## Data records
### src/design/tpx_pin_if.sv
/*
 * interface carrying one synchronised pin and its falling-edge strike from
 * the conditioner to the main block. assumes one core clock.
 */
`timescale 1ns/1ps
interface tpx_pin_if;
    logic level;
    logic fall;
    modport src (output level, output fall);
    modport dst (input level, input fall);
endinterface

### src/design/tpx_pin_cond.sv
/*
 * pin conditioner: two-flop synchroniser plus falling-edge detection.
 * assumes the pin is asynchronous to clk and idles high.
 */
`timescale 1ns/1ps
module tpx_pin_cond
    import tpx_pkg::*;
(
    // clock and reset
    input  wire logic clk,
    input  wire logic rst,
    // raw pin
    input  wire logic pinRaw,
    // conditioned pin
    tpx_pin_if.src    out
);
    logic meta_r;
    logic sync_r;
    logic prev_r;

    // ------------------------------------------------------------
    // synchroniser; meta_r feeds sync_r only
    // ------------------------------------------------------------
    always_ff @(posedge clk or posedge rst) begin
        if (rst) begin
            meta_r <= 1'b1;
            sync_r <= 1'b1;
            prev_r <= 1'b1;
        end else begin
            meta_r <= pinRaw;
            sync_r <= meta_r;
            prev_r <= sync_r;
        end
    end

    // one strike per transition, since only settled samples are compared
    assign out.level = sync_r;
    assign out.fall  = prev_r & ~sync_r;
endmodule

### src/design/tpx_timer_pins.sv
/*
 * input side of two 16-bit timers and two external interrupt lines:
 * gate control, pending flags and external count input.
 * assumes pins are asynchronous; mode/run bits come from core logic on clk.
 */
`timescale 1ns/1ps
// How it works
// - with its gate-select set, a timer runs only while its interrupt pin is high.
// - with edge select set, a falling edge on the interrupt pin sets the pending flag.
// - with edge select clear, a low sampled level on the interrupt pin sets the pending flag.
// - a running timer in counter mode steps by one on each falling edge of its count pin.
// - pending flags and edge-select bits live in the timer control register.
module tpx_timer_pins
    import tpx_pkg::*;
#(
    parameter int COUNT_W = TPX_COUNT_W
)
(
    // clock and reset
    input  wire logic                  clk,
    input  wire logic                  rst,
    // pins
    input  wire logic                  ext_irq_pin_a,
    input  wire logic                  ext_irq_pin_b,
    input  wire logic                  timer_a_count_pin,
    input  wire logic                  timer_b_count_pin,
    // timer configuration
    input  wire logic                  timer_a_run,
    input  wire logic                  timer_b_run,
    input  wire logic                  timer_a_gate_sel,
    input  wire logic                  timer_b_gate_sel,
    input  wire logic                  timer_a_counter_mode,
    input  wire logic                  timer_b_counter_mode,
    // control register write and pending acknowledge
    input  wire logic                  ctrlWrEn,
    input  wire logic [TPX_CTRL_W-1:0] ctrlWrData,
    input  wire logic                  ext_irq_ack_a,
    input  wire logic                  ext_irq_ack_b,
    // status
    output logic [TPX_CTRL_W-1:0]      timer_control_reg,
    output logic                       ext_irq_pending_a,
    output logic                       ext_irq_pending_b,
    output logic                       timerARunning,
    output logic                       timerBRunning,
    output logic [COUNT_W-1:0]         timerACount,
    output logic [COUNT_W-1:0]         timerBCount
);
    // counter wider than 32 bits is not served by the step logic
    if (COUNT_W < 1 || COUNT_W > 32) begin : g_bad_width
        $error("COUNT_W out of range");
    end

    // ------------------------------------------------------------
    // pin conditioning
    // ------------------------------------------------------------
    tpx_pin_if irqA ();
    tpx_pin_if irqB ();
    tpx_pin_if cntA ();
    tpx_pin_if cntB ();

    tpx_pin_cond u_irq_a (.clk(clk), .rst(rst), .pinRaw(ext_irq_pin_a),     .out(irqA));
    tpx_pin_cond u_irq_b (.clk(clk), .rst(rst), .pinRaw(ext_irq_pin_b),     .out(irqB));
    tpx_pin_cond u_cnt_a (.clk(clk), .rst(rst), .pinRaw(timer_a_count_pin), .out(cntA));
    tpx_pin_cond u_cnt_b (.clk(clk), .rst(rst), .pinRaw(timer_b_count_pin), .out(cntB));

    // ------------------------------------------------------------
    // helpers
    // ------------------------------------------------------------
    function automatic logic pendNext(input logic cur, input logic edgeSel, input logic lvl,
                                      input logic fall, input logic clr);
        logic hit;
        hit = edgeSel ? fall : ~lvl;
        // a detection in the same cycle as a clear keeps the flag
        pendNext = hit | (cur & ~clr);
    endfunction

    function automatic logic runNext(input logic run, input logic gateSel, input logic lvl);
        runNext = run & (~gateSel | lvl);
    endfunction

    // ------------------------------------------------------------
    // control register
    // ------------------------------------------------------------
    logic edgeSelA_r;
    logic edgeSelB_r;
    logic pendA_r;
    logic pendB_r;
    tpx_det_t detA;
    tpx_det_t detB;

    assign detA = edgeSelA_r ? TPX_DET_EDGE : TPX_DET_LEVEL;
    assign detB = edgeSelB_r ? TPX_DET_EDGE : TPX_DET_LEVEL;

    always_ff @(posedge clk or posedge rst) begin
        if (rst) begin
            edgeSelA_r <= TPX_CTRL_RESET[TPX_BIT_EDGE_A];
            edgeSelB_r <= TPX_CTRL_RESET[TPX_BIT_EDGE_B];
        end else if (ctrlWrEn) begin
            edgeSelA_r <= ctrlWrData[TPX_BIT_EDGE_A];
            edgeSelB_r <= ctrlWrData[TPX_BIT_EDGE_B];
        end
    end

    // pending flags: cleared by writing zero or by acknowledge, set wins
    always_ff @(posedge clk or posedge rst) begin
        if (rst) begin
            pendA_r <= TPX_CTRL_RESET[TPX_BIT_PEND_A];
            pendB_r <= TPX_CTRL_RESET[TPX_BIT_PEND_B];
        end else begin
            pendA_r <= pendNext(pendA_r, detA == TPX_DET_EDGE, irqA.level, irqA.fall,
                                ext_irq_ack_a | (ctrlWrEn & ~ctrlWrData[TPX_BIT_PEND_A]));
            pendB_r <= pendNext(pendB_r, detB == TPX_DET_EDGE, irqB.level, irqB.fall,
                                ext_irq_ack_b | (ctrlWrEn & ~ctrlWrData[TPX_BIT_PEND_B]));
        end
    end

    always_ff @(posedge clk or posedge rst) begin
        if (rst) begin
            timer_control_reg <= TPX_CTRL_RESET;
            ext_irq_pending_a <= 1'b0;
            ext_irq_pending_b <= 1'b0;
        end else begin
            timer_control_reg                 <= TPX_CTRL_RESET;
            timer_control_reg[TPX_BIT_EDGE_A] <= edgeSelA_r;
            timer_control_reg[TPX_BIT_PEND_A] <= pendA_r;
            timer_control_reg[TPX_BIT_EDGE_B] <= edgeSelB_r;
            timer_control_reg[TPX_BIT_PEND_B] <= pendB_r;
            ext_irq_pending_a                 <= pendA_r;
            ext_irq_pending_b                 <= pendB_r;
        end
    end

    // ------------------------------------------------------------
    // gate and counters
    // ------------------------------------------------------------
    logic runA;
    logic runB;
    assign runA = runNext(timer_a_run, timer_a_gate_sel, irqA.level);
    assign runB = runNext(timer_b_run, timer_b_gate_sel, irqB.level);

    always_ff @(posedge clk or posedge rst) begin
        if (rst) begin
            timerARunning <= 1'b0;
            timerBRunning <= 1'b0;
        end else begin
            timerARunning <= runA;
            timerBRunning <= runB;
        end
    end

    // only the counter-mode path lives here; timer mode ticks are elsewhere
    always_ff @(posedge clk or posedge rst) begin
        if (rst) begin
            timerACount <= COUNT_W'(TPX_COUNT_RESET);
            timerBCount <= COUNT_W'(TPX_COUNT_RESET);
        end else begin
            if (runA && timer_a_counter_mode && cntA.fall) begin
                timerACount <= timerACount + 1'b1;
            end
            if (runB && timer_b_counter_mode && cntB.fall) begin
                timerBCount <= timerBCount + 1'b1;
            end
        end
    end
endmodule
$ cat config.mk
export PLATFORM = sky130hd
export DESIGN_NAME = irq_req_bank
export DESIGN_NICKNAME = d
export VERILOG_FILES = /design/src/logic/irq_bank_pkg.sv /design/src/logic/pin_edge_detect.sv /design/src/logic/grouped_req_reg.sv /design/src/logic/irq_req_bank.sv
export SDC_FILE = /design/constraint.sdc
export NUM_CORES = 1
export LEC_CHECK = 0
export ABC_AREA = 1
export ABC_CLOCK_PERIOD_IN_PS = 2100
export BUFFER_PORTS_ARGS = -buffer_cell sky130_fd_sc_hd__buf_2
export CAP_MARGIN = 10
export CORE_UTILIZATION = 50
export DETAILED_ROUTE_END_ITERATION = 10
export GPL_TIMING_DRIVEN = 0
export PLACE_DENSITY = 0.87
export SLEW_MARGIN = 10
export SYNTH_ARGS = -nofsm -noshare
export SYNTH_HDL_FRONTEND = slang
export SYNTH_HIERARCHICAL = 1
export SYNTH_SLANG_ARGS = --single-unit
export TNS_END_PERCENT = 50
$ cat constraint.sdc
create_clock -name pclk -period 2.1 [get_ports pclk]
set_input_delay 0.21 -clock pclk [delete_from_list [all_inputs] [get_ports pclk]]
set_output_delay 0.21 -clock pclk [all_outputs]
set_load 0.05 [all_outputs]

## Exercise instructions
Repeat, character for character, the lines of the material above from the line with "export SLEW_MARGIN = 10" through the line with "set_input_delay 0.21 -clock".

## Task output
export SLEW_MARGIN = 10
export SYNTH_ARGS = -nofsm -noshare
export SYNTH_HDL_FRONTEND = slang
export SYNTH_HIERARCHICAL = 1
export SYNTH_SLANG_ARGS = --single-unit
export TNS_END_PERCENT = 50
$ cat constraint.sdc
create_clock -name pclk -period 2.1 [get_ports pclk]
set_input_delay 0.21 -clock pclk [delete_from_list [all_inputs] [get_ports pclk]]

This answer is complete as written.